Let \(\mathcal F_1,\ldots ,\mathcal F_r\subset 2^{[n]}\) be families of subsets. For each \((F_1,\ldots ,F_r)\in \mathcal F_1\times \cdots \times \mathcal F_r\) we define a vector w by

$$\begin{aligned} w=w(F_1,\ldots ,F_r):=(w_1^{(1)},w_2^{(1)},\ldots ,w_r^{(1)},\ldots , w_1^{(n)},w_2^{(n)},\ldots ,w_r^{(n)})\in \{0,1\}^{rn}, \end{aligned}$$

where

$$\begin{aligned} w_i^{(j)}={\left\{ \begin{array}{ll} 1&{}\text { if }j\in F_i, \\ 0&{}\text { if }j\not \in F_i. \end{array}\right. } \end{aligned}$$

We can view w as an rn-step walk whose k-th step is up (resp. right) if the k-th entry of w is 1 (resp. 0) for \(1\le k\le rn\).

Claim 3

Let \(\mathcal F_1,\ldots ,\mathcal F_r\subset 2^{[n]}\) be shifted r-cross t-intersecting families.
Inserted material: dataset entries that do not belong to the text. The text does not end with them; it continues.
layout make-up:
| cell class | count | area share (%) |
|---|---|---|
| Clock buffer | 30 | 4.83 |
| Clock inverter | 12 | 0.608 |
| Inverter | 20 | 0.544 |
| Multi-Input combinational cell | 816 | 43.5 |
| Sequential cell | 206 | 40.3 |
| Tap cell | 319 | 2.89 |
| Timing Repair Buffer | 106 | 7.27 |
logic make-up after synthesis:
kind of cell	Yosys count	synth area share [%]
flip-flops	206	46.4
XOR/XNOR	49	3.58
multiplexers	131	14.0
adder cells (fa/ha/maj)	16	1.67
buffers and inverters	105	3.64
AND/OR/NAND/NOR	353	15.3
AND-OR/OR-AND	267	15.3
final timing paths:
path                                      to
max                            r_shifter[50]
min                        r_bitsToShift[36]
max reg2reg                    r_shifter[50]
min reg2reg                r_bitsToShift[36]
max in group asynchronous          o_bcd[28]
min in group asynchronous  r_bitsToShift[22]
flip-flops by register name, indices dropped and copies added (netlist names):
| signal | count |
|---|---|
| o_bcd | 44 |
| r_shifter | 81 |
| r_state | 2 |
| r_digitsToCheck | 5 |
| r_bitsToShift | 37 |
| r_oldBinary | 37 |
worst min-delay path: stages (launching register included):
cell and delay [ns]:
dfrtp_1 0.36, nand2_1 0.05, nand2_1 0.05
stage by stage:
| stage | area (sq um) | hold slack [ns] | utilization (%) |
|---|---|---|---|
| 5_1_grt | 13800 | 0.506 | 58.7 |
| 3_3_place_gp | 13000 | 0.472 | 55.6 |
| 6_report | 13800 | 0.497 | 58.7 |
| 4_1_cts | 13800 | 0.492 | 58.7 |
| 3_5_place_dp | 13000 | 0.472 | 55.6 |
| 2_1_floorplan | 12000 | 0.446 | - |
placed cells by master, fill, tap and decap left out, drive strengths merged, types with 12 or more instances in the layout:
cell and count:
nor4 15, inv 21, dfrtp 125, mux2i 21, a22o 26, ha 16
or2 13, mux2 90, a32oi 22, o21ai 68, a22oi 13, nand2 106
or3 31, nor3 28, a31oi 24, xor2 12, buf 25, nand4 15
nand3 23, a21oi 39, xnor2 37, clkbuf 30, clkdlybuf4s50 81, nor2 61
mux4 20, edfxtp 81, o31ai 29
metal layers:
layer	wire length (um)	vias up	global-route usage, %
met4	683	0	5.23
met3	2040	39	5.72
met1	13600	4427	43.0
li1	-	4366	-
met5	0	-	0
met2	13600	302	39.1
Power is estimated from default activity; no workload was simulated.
File: ./config.mk
export PLATFORM = sky130hd
export DESIGN_NAME = cic_filter
export DESIGN_NICKNAME = cic_filter
export VERILOG_FILES = /design/flow/design.v
export SDC_FILE = /design/flow/constraint.sdc
export NUM_CORES = 4
export LEC_CHECK = 1
export CORE_UTILIZATION = 50
File: ./constraint.sdc
current_design cic_filter

set clk_period 21.9
set clk_io_pct 0.2

create_clock -name clk0 -period $clk_period [get_ports {i_clk}]

set non_clock_inputs [all_inputs -no_clocks]
set_input_delay [expr $clk_period * $clk_io_pct] -clock clk0 $non_clock_inputs
set_output_delay [expr $clk_period * $clk_io_pct] -clock clk0 [all_outputs]
--- /design/flow/design.v ---
module Tx(start,data_in_tx,bd_rate_tx,d_num,par,reset,enable);
  output reg start;
  input [7:0] data_in_tx; 
  input [1:0] par; 
  input bd_rate_tx,d_num,enable; 
  input reset;
  reg [7:0] data;
  reg [4:0] count_tx; 
  reg par_bit;
  reg [1:0] state;
  reg start_count; 
  parameter s0=2'b00;
  parameter s1=2'b01;
  parameter s2=2'b10;
  parameter s3=3'b11;
  always@(posedge bd_rate_tx) begin 
      if(start_count) 
        count_tx=count_tx+1;
      else if(!start_count) 
        count_tx=4'b0; 
         if(reset) begin 
         state<=2'b0; 
         start<=1'b1;
         count_tx<=4'b0;
         start_count<=1'b0;
         par_bit<=2'b0;
         end 
     if(!reset) begin 
     case(state) 
     s0: begin
      if(enable) 
     state<=2'b01;
   else if(!enable)
       state<=2'b00;  
     end  
     s1: begin 
       start<=0; 
       if(d_num) begin 
          data [0]<= data_in_tx[0];  
          data [1]<= data_in_tx[1];
          data [2]<= data_in_tx[2];
          data [3]<= data_in_tx[3]; 
          data [4]<= data_in_tx[4]; 
          data [5]<= data_in_tx[5]; 
          data [6]<= data_in_tx[6]; 
          data [7]<= data_in_tx[7];
          state<=2'b10;
        end 
     else if(!d_num) begin 
          data [0]<= data_in_tx[0];  
          data [1]<= data_in_tx[1];
          data [2]<= data_in_tx[2];
          data [3]<= data_in_tx[3]; 
          data [4]<= data_in_tx[4]; 
          data [5]<= data_in_tx[5]; 
          data [6]<= data_in_tx[6];
          state<=2'b10;
       end  
     end 
   s2:  begin 
       start_count=1'b1;  
       if(d_num) begin 
          if(count_tx==4'd0) 
           start<=data[0];
          if(count_tx==4'd1) 
           start<=data[1];
          if(count_tx==4'd2)
           start<=data[2];
          if(count_tx==4'd3)
           start<=data[3];
          if(count_tx==4'd4)
           start<=data[4];
          if(count_tx==4'd5) 
           start<=data[5];
          if(count_tx==4'd6)
            start<=data[6];
          if(count_tx==4'd7) begin 
            count_tx<=4'b0;
            start_count<=0;
            start<=data[7];
            state<=2'b11; 
          end 
         case(par) 
            2'b00: par_bit=1'bx; 
            2'b01: par_bit=((data[0])^(data[1])^(data[2])^(data[3])^(data[4])^(data[5])^(data[6])^(data[7]));
            2'b10: par_bit=~((data[0])^(data[1])^(data[2])^(data[3])^(data[4])^(data[5])^(data[6])^(data[7]));
          endcase   
        end   
      else if(!d_num)  begin 
        if(count_tx==4'd0) 
           start<=data[0];
          if(count_tx==4'd1) 
           start<=data[1];
          if(count_tx==4'd2)
           start<=data[2];
          if(count_tx==4'd3)
           start<=data[3];
          if(count_tx==4'd4)
           start<=data[4];
          if(count_tx==4'd5) 
           start<=data[5];
          if(count_tx==4'd6) begin 
            count_tx<=4'b0;
            start_count<=0;
            start<=data[6];
            state<=2'b11;
          end 
        case(par) 
            2'b00: par_bit=1'bx; 
            2'b01: par_bit=((data[0])^(data[1])^(data[2])^(data[3])^(data[4])^(data[5])^(data[6]));
            2'b10: par_bit=~((data[0])^(data[1])^(data[2])^(data[3])^(data[4])^(data[5])^(data[6]));
          endcase  
        end 
      end
      s3: begin 
        start<=par_bit; 
        state<=2'b00;
        end 
    endcase
  end 
end 
endmodule 
--- /design/flow/run.sh ---
#!/bin/bash
# OpenROAD 26Q1-2900-gdf79404cd8, Yosys 0.63+post, stock flow scripts
make -C /OpenROAD-flow-scripts/flow DESIGN_CONFIG=/design/flow/config.mk WORK_HOME=/design/flow/orfs finish
--- /design/flow/config.mk ---
export PLATFORM = sky130hd
export DESIGN_NAME = Tx
export DESIGN_NICKNAME = Tx
export VERILOG_FILES = /design/flow/design.v
export SDC_FILE = /design/flow/constraint.sdc
export NUM_CORES = 4
export LEC_CHECK = 1
export CORE_AREA = 10 10 94 94
export DIE_AREA = 0 0 104 104
--- /design/flow/constraint.sdc ---
current_design Tx

set clk_period 2.4
set clk_io_pct 0.2

create_clock -name clk0 -period $clk_period [get_ports {bd_rate_tx}]

set non_clock_inputs [all_inputs -no_clocks]
set_input_delay [expr $clk_period * $clk_io_pct] -clock clk0 $non_clock_inputs
set_output_delay [expr $clk_period * $clk_io_pct] -clock clk0 [all_outputs]
==> results_slide.txt <==
Implementation Results

Pwr
  – Leak: between 0.4 and 0.5 nW
  – Power Dens Cells: around 580 mW/mm2
  – Combinational power share: between 10% and 20%
  – Peak VDD IR: 0.2823 mV
  – Total power: 0.8425 mW
  – Clock power share: 40.0%
  – Internal: between 0.6 and 0.7 mW
  – P_sw: 0.1833 mW
  – Sequential power share: 45.7%
  – Sw frac: between 20% and 30%

Detailed routing
  – Post-DRT Antenna Nets: 0
  – DR WL/cell: 10.28 um
  – Vias: 845
  – DR DRC count: 0
  – Antenna Cells: 0
  – Routed Wire Length: 2302 um
  – Drt initial violations: approximately 73
  – Pre-antenna DRT Iters: 4
  – Vias per cell: 3.772

Clocking
  – Post-CTS Resized: 0
  – Post-CTS Setup Repair Bufs: 0
  – Reg clk slew, reported paths: about 80 ps
  – Htree depth: 1
  – CTS buffer count: 3
  – Maximum clock insertion buffer count: 2
  – Latency at later pin: ~260 ps
  – CTS Hold Bufs: 0
  – CTS Root Cell: clkbuf_8
  – TritonCTS clock tree: done
  – CTS Sinks: 20

Placement
  – RD Place Congestion: 0.8011
  – Placed Area: between 0.001 and 0.0015 mm2
  – IO Port Bufs: 14
  – Post-DP HPWL: 1806 um
  – Placed insts: about 220

Synthesis
  – Yosys Instances: 115
  – Post-synthesis async set-or-reset flop share: 0%
  – Register share after synthesis: a little over two fifths
  – Cell Type Count: 41
  – Cells after Synth: 115
  – Post-synth top flop: edfxtp_1
  – Yosys Chip Area: 0.001170 mm2
  – Synth flops: 20
  – Flip-flops with a built-in enable: 10
  – Post-Syn Area: 0.001170 mm2
  – Yosys warns: 1
  – Mean Syn Cell Area: 10.17 um2

Final timing
  – Unrepaired setup endpoints after global routing: false
  – Period minus WS final: 1889 ps
  – Slew headroom: 74.00%
  – Final Max Slew Viols: 0
  – Fin crit share: about four fifths
  – Slew of the pin with the lowest slew margin: between 300 and 400 ps
  – Max Fclk: between 500 and 600 MHz
  – Final setup vio count: 0
  – Setup TNS: 0 ps
  – Final hold viol count: 0
  – Clk_skew: 1.047 ps

Worst setup path
  – Worst r2r dst: start
  – Crit path max-delay cell type: dfxtp_1
  – Crit path DAT: 2030 ps
  – Startpoint types: flip-flop
  – Worst Path Required: around 2500 ps
  – Reg2Reg Depth: 5
  – R2r setup slk: 510 ps
  – Kind of critical path: reg2reg
  – Cell Chain, Critical Path: ha_1 -> nor3b_1 -> a41oi_2 -> o41ai_1 -> o31ai_2
  – Worst setup endpoint: start
  – R2R Path Start: count_tx[1]
  – Max incr delay on CP: ~450 ps
  – CP startpoint: count_tx[1]
  – Critical-path maximum fanout: 8
  – CP endpoint kind: flip-flop

Status
  – Outcome: finished clean

Floorplanning
  – Die ar.: 0.01082 mm2
  – Core outline area: 0.006832 mm2
  – Die width: 104 um
  – Die height: 104 um
  – Boundary Pins: 15
  – Core utilization at floorplan: 17.12%
  – Num rows: 30

Global route
  – Vias in the first global route: 915
  – Largest net degree at the start of global routing: 19
  – First-pass GRT wire length: 4160 um
  – Initial antenna violation count: 0
  – Total GRT Usage: roughly 4.4%
  – Grt total ovfl: 0

Layout
  – Share of layout cells above drive strength 1: 12.50%
  – Area delta synth->final: 24.81%
  – Fin cells: approximately 220
  – Post-route cell area: around 0.0015 mm2

Job
  – Max-cap check violation count: 0
  – Number of warnings in the stage logs: 25

Hold path
  – Hold crit path type: reg2reg
critical path, delay by kind of cell, from the launching register on:
family,cells,cell delay (ps)
fa+ha+maj,1,360
compound gates,3,670
flops,1,450
simple gates,1,290
cell families after synthesis:
kind of cell | Yosys count | share of synthesized area (%)
simple gates | 42 | 19.89
mux | 1 | 0.8556
xor+xnor | 12 | 8.984
flops | 20 | 42.78
buf+inv | 13 | 6.737
fa+ha+maj | 1 | 1.069
compound gates | 26 | 19.68
worst min-delay path by stage:
| stage | start | endpoint | slack, ps | cells after the start |
|---|---|---|---|---|
| global route | state[0] | state[2] | 490 | 2 |
| finish | state[0] | state[2] | 460 | 2 |
| CTS | state[0] | state[2] | 470 | 2 |
stage by stage:
step / util (%) / hold WS, ps / setup slack, ps
floorplan: - / 429.7 / 725.5
global placement: 20.33 / 456.1 / 511.0
detailed placement: 20.33 / 452.5 / 496.8
CTS: 21.37 / 467.2 / 501.5
global route: 21.37 / 485.1 / 384.4
finish: 21.37 / 463.7 / 511.1
registers in the layout, indices dropped and copies added, names as in the netlist:
signal and flops:
state 4, start 1, par_bit 1, count_tx 5, start_count 1, data 8
synth_stat cells, types with 2 or more instances:
cell type	instances	share of area [%]
and2_1	2	1.1
o21ai_0	5	2.1
a211oi_1	2	1.3
nor2_1	10	3.2
o41ai_1	2	1.5
nand3b_1	2	1.3
xor2_1	4	3.0
nor3b_1	3	1.9
nand2b_1	3	1.6
buf_2	3	1.3
edfxtp_1	10	26
nand2_1	8	2.6
inv_1	6	1.9
buf_6	3	2.9
dfxtp_1	10	17
nand3_1	4	1.7
nor2b_1	3	1.6
a21oi_1	3	1.3
a211oi_2	2	2.1
nand4_1	2	1.1
xnor2_1	8	6.0
power groups by stage:
stage	Sequential, mW	Combinational [mW]	Clock, mW
finish	0.385	0.120	0.337
CTS	0.385	0.122	0.348
global route	0.388	0.134	0.358
area by class of cell:
cell class | count | area (um2)
fill | 767 | 5371
multi-input combinational | 82 | 590.6
sequential | 20 | 500.5
inverter | 6 | 22.52
tap | 96 | 120.1
timing repair buffer | 16 | 155.1
clock inverter | 1 | 30.03
clock buffer | 3 | 41.29
routing by layer:
| layer | part of all wire (%) | GRT usage (%) |
|---|---|---|
| met4 | 0 | 0.2982 |
| met3 | 6.3 | 1.441 |
| met5 | 0 | 0 |
| met1 | 49 | 5.789 |
| met2 | 45 | 7.252 |
cell usage in the layout (no fill, tap or decap), drive strengths merged, types with 2 or more instances in the layout:
cell type and count:
clkdlybuf4s50 14, nor2 10, dfxtp 10, edfxtp 10, nand2 8, xnor2 8, inv 6, o21ai 5
xor2 4, nand3 4, a21oi 4, a211oi 4, nor3b 3, nand2b 3, nor2b 3, clkbuf 3
and2 3, o41ai 3, nand3b 2, nand4 2, buf 2
Power figures rest on the tool's default switching activity, not on a simulated workload.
Then, for all \((F_1,\ldots ,F_r)\in \mathcal F_1\times \cdots \times \mathcal F_r\), the walk \(w(F_1,\ldots ,F_r)\) hits the line \(L_{rt}\).

Proof

Let \(j=j(F_1,\ldots ,F_r)\) be from Claim 2, and let \(w=w(F_1,\ldots ,F_r)\) be the corresponding walk. In the first rj steps of w there are at least \(t+(r-1)j\) up steps, and so at most \(rj-(t+(r-1)j)=j-t\) right steps. This means that the walk w hits the line \(L_{rt}\) within the first rj steps. \(\square \)

Theorem 10

Let \(p_1,\ldots ,p_r\) be positive real numbers less than \(1-\frac{1}{r}\), and let \(\mathcal F_1,\ldots ,\mathcal F_r\subset 2^{[n]}\) be r-cross t-intersecting families. Then we have \(\prod _{i=1}^r\mu _{p_i}(\mathcal F_i)\le \beta ^t\), where \(\beta \) is the root of the equation (5).

Proof

Since the shifting operation preserves r-cross t-intersecting property and p-measures, we may assume that all \(\mathcal F_i\) are shifted. We have

$$\begin{aligned}{} & {} \prod _{i=1}^r\mu _{p_i}(\mathcal F_i) = \prod _{i=1}^r\sum _{F_i\in \mathcal F_i}p_i^{|F_i|}q_i^{n-|F_i|}\\{} & {} \quad = \sum _{(F_1,\ldots ,F_r)\in \mathcal F_1\times \cdots \times \mathcal F_r} \prod _{i=1}^rp_i^{|F_i|}q_i^{n-|F_i|}. \end{aligned}$$

Using Claim 3 the RHS is

$$\begin{aligned} \le \mathbb P(\text {type }B\hbox { walk hits }L_{rt}\hbox { in the first }rn \hbox { steps}) \le \mathbb P(\text {type }B\hbox { walk hits }L_{rt}) = \beta ^t, \end{aligned}$$

where the last equality follows from Claim 1. \(\square \)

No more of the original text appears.